The treatment seems to consist of settlement, filtering, aeration, and some absorption. But there doesn’t seem to be heating or bleaching or UV light or whatever that would kill most pathogens.
You’ve come to the right place to ask this question. 
I’m an engineer who works for a water and sewer utility. Our main wastewater treatment plant is across the street from where I am sitting right now.
Anyway, what you are describing is referred to as primary treatment, This was the only treatment there was when wastewater treatment plants were first built in the early 1900s. However, virtually all wastewater treatment plants now include secondary treatment, which utilizes so-called “activated sludge” consisting of microorganisms to consume the waste matter. We recycle the sludge back into the secondary reactors to keep the process going continuously. Some of the microorganisms are aerobic and require oxygen, so we aerate and mix the tanks; others are anaerobic.
There is also tertiary treatment which is designed to reduce nitrogen and phosphorus loading into the receiving water body, but not all wastewater treatment plants have this.
The overall process does reduce much but not all of the pathogens in the wastewater. For much of the year this is good enough. In warmer months when one could expect people to be boating or swimming in the river, we do in fact take the extra step to either chlorinate or disinfect with ozone or UV to kill the remaining pathogens.
Very nice synopsis. When you say “secondary reactors” what are they - ponds or big tanks, or…? And I will totally refrain from any jokes as you have probably heard them all by now.
Secondary treatment tanks are typically large rectangular above-grade tanks constructed of concrete. The flow is directed through the tanks by various baffles and weirs. There are large air injectors and/or mixers in the aerobic areas.
Primary treatment tanks are also typically made of concrete but are usually circular because they have rotating skimmer arm(s) on the water surface and scrapers at the bottom.
The reason that the tanks are usually above grade is because the treatment plant is often in a low-lying flood-prone area that is generally near the receiving water body (because you want the sanitary flow to get there by gravity), and if the area does flood out in a storm event, you don’t want to contaminate the receiving water body with untreated wastewater.
Thanks. Years ago near the beginning of my career I remember making a comment about some bad odors (i.e. like shit) when inspecting a sewage pump station with a contractor, and his response to me was, “You know, I really don’t even notice the smell anymore, and when I do notice it, it smells like money.”

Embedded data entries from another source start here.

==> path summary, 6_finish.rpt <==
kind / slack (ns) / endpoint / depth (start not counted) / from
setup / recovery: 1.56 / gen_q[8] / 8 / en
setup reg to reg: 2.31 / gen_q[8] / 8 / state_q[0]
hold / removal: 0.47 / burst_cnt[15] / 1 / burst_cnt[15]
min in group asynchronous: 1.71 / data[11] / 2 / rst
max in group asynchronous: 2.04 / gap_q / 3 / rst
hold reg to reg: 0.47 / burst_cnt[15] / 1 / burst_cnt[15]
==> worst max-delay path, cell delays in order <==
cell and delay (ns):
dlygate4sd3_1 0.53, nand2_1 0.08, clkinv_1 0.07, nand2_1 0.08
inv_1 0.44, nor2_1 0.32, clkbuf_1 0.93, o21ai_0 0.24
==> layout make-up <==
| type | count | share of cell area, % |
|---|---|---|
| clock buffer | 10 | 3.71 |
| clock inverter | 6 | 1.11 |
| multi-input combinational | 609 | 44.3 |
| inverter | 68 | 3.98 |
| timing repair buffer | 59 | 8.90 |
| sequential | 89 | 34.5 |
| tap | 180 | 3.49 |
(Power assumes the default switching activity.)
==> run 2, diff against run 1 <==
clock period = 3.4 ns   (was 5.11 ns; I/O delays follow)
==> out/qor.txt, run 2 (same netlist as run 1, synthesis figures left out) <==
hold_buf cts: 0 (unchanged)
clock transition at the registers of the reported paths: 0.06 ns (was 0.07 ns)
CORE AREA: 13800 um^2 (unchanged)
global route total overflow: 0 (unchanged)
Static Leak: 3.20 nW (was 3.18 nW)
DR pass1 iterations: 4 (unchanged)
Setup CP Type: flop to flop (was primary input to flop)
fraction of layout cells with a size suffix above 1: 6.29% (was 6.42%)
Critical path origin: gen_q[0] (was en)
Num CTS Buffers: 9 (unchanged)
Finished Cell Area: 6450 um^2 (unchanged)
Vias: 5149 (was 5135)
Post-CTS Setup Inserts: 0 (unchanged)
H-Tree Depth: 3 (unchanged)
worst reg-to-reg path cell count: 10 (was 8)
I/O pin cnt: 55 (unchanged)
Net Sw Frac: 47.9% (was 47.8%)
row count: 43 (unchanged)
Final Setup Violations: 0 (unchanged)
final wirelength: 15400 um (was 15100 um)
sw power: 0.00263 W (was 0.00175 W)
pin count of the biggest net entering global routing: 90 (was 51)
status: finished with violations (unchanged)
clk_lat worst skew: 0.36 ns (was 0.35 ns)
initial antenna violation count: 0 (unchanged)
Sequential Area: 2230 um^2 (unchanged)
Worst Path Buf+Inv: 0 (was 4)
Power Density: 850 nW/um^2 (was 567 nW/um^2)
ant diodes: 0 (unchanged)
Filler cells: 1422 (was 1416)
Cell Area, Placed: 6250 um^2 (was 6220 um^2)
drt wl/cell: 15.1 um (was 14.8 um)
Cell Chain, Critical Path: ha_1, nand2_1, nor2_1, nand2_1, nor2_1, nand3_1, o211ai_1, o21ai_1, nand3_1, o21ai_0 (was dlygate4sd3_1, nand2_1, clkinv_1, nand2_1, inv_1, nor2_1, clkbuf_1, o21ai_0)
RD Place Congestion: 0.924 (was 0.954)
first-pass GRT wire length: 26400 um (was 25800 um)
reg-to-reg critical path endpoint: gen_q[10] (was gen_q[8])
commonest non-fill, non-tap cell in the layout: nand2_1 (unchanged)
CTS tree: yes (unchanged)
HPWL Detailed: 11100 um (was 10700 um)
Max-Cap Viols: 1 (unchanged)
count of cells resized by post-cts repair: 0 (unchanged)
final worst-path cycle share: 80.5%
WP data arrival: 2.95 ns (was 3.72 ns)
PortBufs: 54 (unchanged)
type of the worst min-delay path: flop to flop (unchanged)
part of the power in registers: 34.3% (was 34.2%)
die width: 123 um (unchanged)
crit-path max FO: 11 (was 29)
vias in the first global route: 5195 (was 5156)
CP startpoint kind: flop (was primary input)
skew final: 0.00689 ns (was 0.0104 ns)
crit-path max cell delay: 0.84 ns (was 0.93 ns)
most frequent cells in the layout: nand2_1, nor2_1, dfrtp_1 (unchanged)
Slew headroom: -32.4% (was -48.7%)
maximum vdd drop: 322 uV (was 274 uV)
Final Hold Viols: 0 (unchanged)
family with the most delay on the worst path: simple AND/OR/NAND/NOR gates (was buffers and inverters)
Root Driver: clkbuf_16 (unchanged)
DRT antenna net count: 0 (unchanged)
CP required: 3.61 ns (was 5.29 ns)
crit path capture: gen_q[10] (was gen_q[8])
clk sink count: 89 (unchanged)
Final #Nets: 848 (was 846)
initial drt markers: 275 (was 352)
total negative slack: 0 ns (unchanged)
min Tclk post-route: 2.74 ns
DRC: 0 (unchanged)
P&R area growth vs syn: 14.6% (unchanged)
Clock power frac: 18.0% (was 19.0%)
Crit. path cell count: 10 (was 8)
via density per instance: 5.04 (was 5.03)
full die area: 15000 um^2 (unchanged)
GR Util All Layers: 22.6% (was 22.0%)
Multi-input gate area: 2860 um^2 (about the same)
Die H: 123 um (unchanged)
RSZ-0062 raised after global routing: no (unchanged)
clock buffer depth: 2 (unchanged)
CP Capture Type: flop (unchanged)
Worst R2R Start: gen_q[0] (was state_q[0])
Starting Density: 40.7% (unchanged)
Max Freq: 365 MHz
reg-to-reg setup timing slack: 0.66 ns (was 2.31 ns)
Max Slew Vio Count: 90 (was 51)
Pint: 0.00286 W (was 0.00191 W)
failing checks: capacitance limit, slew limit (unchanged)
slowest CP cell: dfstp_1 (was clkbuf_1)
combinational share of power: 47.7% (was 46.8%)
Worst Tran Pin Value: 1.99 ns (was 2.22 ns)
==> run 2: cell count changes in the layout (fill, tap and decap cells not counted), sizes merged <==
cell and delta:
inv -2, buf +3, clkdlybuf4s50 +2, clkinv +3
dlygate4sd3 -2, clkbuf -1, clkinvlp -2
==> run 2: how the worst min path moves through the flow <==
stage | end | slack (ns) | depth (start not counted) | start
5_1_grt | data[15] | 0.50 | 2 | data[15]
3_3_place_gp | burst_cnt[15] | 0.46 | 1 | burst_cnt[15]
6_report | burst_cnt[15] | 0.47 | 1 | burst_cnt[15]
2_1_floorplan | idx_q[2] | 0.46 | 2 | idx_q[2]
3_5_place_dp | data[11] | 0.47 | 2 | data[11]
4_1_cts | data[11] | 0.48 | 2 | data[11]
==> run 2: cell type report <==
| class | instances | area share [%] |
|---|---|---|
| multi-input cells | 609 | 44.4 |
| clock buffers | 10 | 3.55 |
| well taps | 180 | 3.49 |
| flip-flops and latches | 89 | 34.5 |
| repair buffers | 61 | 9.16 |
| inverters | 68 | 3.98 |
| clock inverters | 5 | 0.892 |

Can I piggyback on this OP (since you are here and all): I read an article about shade balls. Is this covering water that is destined for residential use?
ETA: I ask because it seems like animals and bird poop could contaminate this treated water.

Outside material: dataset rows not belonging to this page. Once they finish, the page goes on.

[src/rtl/r88_pkg.sv]
// Shared definitions for the R88 ALU sequencer: opcodes, FSM encoding,
// the latched request bundle and the carry-update decode.
package r88_pkg;

  localparam logic [2:0] PASS = 3'd0;
  localparam logic [2:0] SHL  = 3'd1;
  localparam logic [2:0] SHR  = 3'd2;
  localparam logic [2:0] ADD  = 3'd3;
  localparam logic [2:0] SUB  = 3'd4;
  localparam logic [2:0] OR   = 3'd5;
  localparam logic [2:0] AND  = 3'd6;
  localparam logic [2:0] XOR  = 3'd7;

  typedef enum logic [1:0] {
    IDLE   = 2'd0,
    EXEC   = 2'd1,
    RESULT = 2'd2
  } stateT;

  typedef struct packed {
    logic [2:0] opCode;
    logic       useCarry;
    logic       invert;
    logic       decimal;
    logic       immSel;
  } reqT;

  // Only the shift and arithmetic ops produce a meaningful carry.
  function automatic logic updatesCarry(input logic [2:0] op);
    return (op >= SHL) && (op <= SUB);
  endfunction

endpackage

[src/rtl/r88_flag_reg.sv]
// Carry/zero/negative flag storage; Z and N follow every capture,
// C only when the operation produces a carry.
module r88_flag_reg (
  input  logic       sysClock,
  input  logic       sysReset,
  input  logic       captureEn,
  input  logic       carryEn,
  input  logic [7:0] busData,
  input  logic       aluCarryOut,
  output logic       flagC,
  output logic       flagZ,
  output logic       flagN
);

  // NOTE: state updates use non-blocking assignments so every flop samples
  // pre-edge values regardless of process evaluation order.
  always_ff @(posedge sysClock) begin
    if (sysReset) begin
      flagC <= 1'b0;
      flagZ <= 1'b0;
      flagN <= 1'b0;
    end else if (captureEn) begin
      flagZ <= (busData == 8'h00);
      flagN <= busData[7];
      if (carryEn) flagC <= aluCarryOut;
    end
  end

endmodule

[src/rtl/r88_alu_seq.sv]
// R88 ALU sequencer: accepts a request in IDLE, steps the ALU through
// EXEC and RESULT, then captures the bus and flags and pulses done.
module r88_alu_seq
  import r88_pkg::*;
(
  input  logic       sysClock,
  input  logic       sysReset,
  input  logic       start,
  input  logic [2:0] opCode,
  input  logic       useCarry,
  input  logic       invert,
  input  logic       decimal,
  input  logic       immSel,
  input  logic [7:0] busData,
  input  logic       aluCarryOut,
  output logic [2:0] aluOp,
  output logic       carryInEn,
  output logic       carryIn,
  output logic       invOut,
  output logic       decMode,
  output logic       rightSel,
  output logic       aluResult,
  output logic       busy,
  output logic       done,
  output logic       destWe,
  output logic [7:0] result,
  output logic       flagC,
  output logic       flagZ,
  output logic       flagN
);

  stateT state, stateNext;
  reqT   req;

  always_ff @(posedge sysClock) begin
    if (sysReset) state <= IDLE;
    else          state <= stateNext;
  end

  // NOTE: every combinational output gets a default first so no path
  // through the case statement can infer a latch.
  always_comb begin
    stateNext = state;
    unique case (state)
      IDLE:    if (start) stateNext = EXEC;
      EXEC:    stateNext = RESULT;
      RESULT:  stateNext = IDLE;
      default: stateNext = IDLE;
    endcase
  end

  always_ff @(posedge sysClock) begin
    if (sysReset) begin
      req <= '0;
    end else if (state == IDLE && start) begin
      req <= '{opCode: opCode, useCarry: useCarry, invert: invert,
               decimal: decimal, immSel: immSel};
    end
  end

  // done is registered off the RESULT state, so it lands in the IDLE
  // cycle that follows and a reset during RESULT suppresses it.
  always_ff @(posedge sysClock) begin
    if (sysReset) begin
      result <= 8'h00;
      done   <= 1'b0;
    end else begin
      done <= (state == RESULT);
      if (state == RESULT) result <= busData;
    end
  end

  always_comb begin
    aluOp     = 3'd0;
    carryInEn = 1'b0;
    carryIn   = 1'b0;
    invOut    = 1'b0;
    decMode   = 1'b0;
    rightSel  = 1'b0;
    aluResult = 1'b0;
    destWe    = 1'b0;
    busy      = (state != IDLE);
    if (state == EXEC || state == RESULT) begin
      aluOp     = req.opCode;
      carryInEn = req.useCarry;
      carryIn   = flagC;
      rightSel  = req.immSel;
      decMode   = req.decimal;
    end
    if (state == RESULT) begin
      aluResult = 1'b1;
      invOut    = req.invert;
      destWe    = 1'b1;
    end
  end

  r88_flag_reg uFlags (
    .sysClock    (sysClock),
    .sysReset    (sysReset),
    .captureEn   (state == RESULT),
    .carryEn     (updatesCarry(req.opCode)),
    .busData     (busData),
    .aluCarryOut (aluCarryOut),
    .flagC       (flagC),
    .flagZ       (flagZ),
    .flagN       (flagN)
  );

endmodule

[config.mk]
export PLATFORM = sky130hd
export DESIGN_NAME = r88_alu_seq
export DESIGN_NICKNAME = d
export VERILOG_FILES = /design/src/rtl/r88_pkg.sv /design/src/rtl/r88_flag_reg.sv /design/src/rtl/r88_alu_seq.sv
export SDC_FILE = /design/constraint.sdc
export NUM_CORES = 1
export LEC_CHECK = 0
export CAP_MARGIN = 20
export CELL_PAD_IN_SITES_DETAIL_PLACEMENT = 1
export CELL_PAD_IN_SITES_GLOBAL_PLACEMENT = 1
export CORE_MARGIN = 1
export CORE_UTILIZATION = 25
export DETAILED_ROUTE_END_ITERATION = 10
export GPL_TIMING_DRIVEN = 0
export PLACE_DENSITY = 0.7
export SETUP_SLACK_MARGIN = 0.05
export SYNTH_ARGS = -nofsm -noshare
export SYNTH_HDL_FRONTEND = slang
export SYNTH_SLANG_ARGS = --single-unit
[constraint.sdc]
create_clock -name sysClock -period 1.45 [get_ports sysClock]
set_clock_uncertainty 0.1 [all_clocks]
set_input_delay 0.435 -clock sysClock [delete_from_list [all_inputs] [get_ports sysClock]]
set_output_delay 0.435 -clock sysClock [all_outputs]
set_load 0.01 [all_outputs]
==> flow_summary.json <==
{
  "hold_viol": 0,
  "ys_top_cells_by_area": "dfxtp_1 (46%), mux2i_1 (13%), ha_1 (5.7%), and2_1 (5.0%), a21oi_1 (4.6%)",
  "htree_num_levels": 1,
  "fin_nets": 171,
  "die_area_um2": 3720,
  "synth_most_common_cell": "dfxtp_1",
  "grtUsageTotal": 0.137,
  "crit_type": "reg -> out",
  "fin_ws_ns": -0.358,
  "ys_types": 19,
  "fin_area_um2": 1450,
  "ant_nets": 0,
  "slowest_stage": "dfxtp_2",
  "synth_area_um2": 871,
  "drtIter0Drc": 33,
  "cp_max_fo": 4,
  "synth_ff_type": "dfxtp_1",
  "cts.sinks": 20,
  "path_cells": "buf_6 > ha_4 > buf_8 > and2_4 > buf_6",
  "dr_total_vias": 833,
  "multiInputGateArea_um2": 472,
  "fin_crit_sh": 1.25,
  "cp_num_buf_inv": 3,
  "rsz0062_at_grt": "true",
  "synthArstFlopShare": 0,
  "firstDrtPassIters": 4,
  "path_delay_family": "flip-flops",
  "rows": 21,
  "fmax_ghz": 0.553,
  "grt_max_degree": 11,
  "avgSynthCellArea_um2": 8.98,
  "grt_pass1_vias": 836,
  "ys_seq_area_frac": 0.460,
  "grt_first_pass_wirelength_um": 3660,
  "die_w_um": 61.0,
  "worstHoldStart": "req[1]$_SDFFE_PP0P_",
  "clk_pin_slew_worst_paths_ns": 0.10,
  "path_common_cell": "buf_6",
  "hp-class": "reg -> reg",
  "port_buffers": 40,
  "cts_tree": "built",
  "regArea_um2": 415,
  "num_antenna_cells": 0,
  "routed_wl_um": 2430,
  "power_mw": 1.36,
  "area_growth_syn_to_layout_pct": 65.9,
  "arrival_ns": 1.27,
  "ios": 42,
  "fp.dieH_um": 61.0,
  "maxSlewHeadroom": 0.833,
  "drive_gt1_frac": 0.445,
  "setup_viol": 11,
  "synth_top_cell_area_share": 0.460,
  "place_congestion": 0.675,
  "leakagePower_nw": 0.628,
  "cp.required_ns": 0.92,
  "drc_errors": 0,
  "reg2reg_depth": 6,
  "synthTopCellsByCount": "dfxtp_1 (20), mux2i_1 (11), nor2_1 (10)",
  "synth-edff-count": 0,
  "maxSlewViolCount": 0,
  "status": "complete, but fails checks",
  "place_area_um2": 1370,
  "worst_slew_pin_slew_ns": 0.249,
  "reg2reg_to": "result[3]$_SDFFE_PP0P_",
  "antenna_found_initial": 0,
  "cp.depth": 5,
  "core_area_um2": 3340,
  "clockRootBuffer": "clkbuf_4",
  "worstHoldEndpoint": "req[1]$_SDFFE_PP0P_",
  "syn-num-nets": 120,
  "ir_drop_mv": 0.458,
  "fin_crit_ns": 1.81,
  "hold_depth": 2,
  "worstSetupStartpointType": "register",
  "yosysTopAreaCell": "dfxtp_1",
  "ys_warn_count": 0,
  "fillerInstances": 419,
  "reg2reg_from": "state[1]$_SDFFE_PP0P_",
  "viasPerCell": 4.34,
  "worst_setup_path_end_kind": "output pin",
  "maxCapViolCount": 0,
  "violations": "setup timing",
  "start_util": 0.261,
  "numCtsBuffers": 3,
  "synthCells": 97,
  "clk_path_buf_depth": 2,
  "power_density_nw_per_um2": 944,
  "detail_route.wl_per_cell_um": 12.7,
  "grt-ovfl-total": 0,
  "clock_latency_ns": 0.29,
  "reg2reg_slack_ns": 0.10,
  "ys_seq_elements": 20,
  "slowest_delay_ns": 0.35,
  "dp_hpwl_um": 1800
}
-- power breakdown --
group	total [mW]	switching, mW	leakage (nW)	internal [mW]
combinational	0.482	0.213	0.446	0.269
sequential	0.630	0.0315	0.169	0.598
clock	0.252	0.156	0.0138	0.0966
total	1.36	0.400	0.628	0.964
-- layer usage --
| layer | wire [um] | vias up | global-route usage | part of all wire |
|---|---|---|---|---|
| li1 | - | 418 | - | - |
| met1 | 948 | 380 | 0.151 | 0.39 |
| met2 | 1280 | 33 | 0.245 | 0.53 |
| met3 | 187 | 2 | 0.0378 | 0.077 |
| met4 | 10 | 0 | 0.0584 | 0.0041 |
| met5 | 0 | - | 0 | 0 |
-- final cells by class --
cell class | instances | share of cell area
Clock buffer | 3 | 0.0156
Multi-Input combinational cell | 67 | 0.326
Buffer | 6 | 0.0372
Timing Repair Buffer | 47 | 0.284
Inverter | 3 | 0.00952
Sequential cell | 20 | 0.287
Tap cell | 46 | 0.0398
-- cells in the final DEF (no fill, tap or decap), drive strengths merged, types with 4 or more instances in the layout --
cell and instances:
and2 8, ha 4, mux2i 11, clkbuf 6, nand3 8, nand2 8, dfxtp 20, a21oi 8
buf 33, clkdlybuf4s50 17, nand2b 4, nor2 10
-- cell families (layout without fill, tap and decap cells) --
logic type	count (synthesis)	in the layout	share of synthesized area
compound gates	9	9	0.0517
flops	20	20	0.460
mux	11	11	0.126
fa+ha+maj	4	4	0.0575
buf+inv	10	59	0.0575
simple gates	43	43	0.247
-- worst reg2reg max path: cells and delay by family, from the launching register on --
kind | cells | cell delay [ns]
flip-flops | 1 | 0.36
buffers and inverters | 3 | 0.38
multiplexers | 1 | 0.21
adder cells (fa/ha/maj) | 1 | 0.15
AND/OR/NAND/NOR | 1 | 0.05
-- sequential cells by signal (all words and copies together), names as in the netlist --
| register | flops |
|---|---|
| uFlags.flagZ | 1 |
| uFlags.flagC | 1 |
| req | 7 |
| result | 8 |
| state | 2 |
| done | 1 |
-- worst max path at each step --
stage                          start  endpoint  slack, ns
6_report       state[1]$_SDFFE_PP0P_    invOut      -0.36
5_1_grt        state[1]$_SDFFE_PP0P_    invOut      -0.41
4_1_cts        state[1]$_SDFFE_PP0P_    invOut      -0.36
3_5_place_dp   state[0]$_SDFFE_PP0P_    invOut      -0.52
3_3_place_gp   state[0]$_SDFFE_PP0P_    invOut      -0.52
2_1_floorplan  state[0]$_SDFFE_PP0P_    invOut       0.04
-- through the flow --
| step | TNS (ns) | worst slack (ns) | hold WS, ns | cells | utilization |
|---|---|---|---|---|---|
| final | -3.28 | -0.358 | 0.366 | 192 | 0.433 |
| after CTS | -3.49 | -0.365 | 0.363 | 192 | 0.424 |
| after global placement | -9.07 | -0.520 | 0.339 | 183 | 0.410 |
| after detailed placement | -9.38 | -0.519 | 0.354 | 183 | 0.410 |
| after global routing | -3.86 | -0.410 | 0.391 | 192 | 0.433 |
| after floorplan | 0 | 0.0434 | 0.332 | 97 | - |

These are used in reservoirs which contain so-called “raw water” that has not yet been treated to make it into potable water. Treated, filtered, and disinfected potable water that is suitable for drinking is never open to the environment for exactly the reasons you state. It is either in a pressurized water main or in a sealed [potable] water storage tank.
In reading the article, it appears they do add some disinfectant to the raw water reservoir, but that is solely to keep down the growth of algae. This bit of disinfectant is insufficient to make it into potable water (plus there are other treatment processes like coagulation and filtration), so this water is still considered to be untreated raw water.
Ideally you don’t have any development around your reservoir, which minimizes any nutrients entering your reservoir (which leads to algae).
is this how San Diego is making waste water “drinkable”?
I know this is, at least partially, blamed on human error, but we had 400,000 people get sick with Cryptosporidium that made it through a treatment plant.
The op was well answered on the first reply so I’ll hop on to mention the receiving streams. Where I work we test the Ohio River for E. Coli throughout the summer (the recreation season). There are a lot of CSO (combined sewer overflow) communities where heavy rains overwhelm the sewer plants capacity so they discharge large volumes of untreated sewage into receiving streams. After a heavy rain it takes about 48 hours for the bacteria concentration to return to safe levels. There is a lot of work ongoing to fix these issues but they are multi-billion dollar efforts that take decades.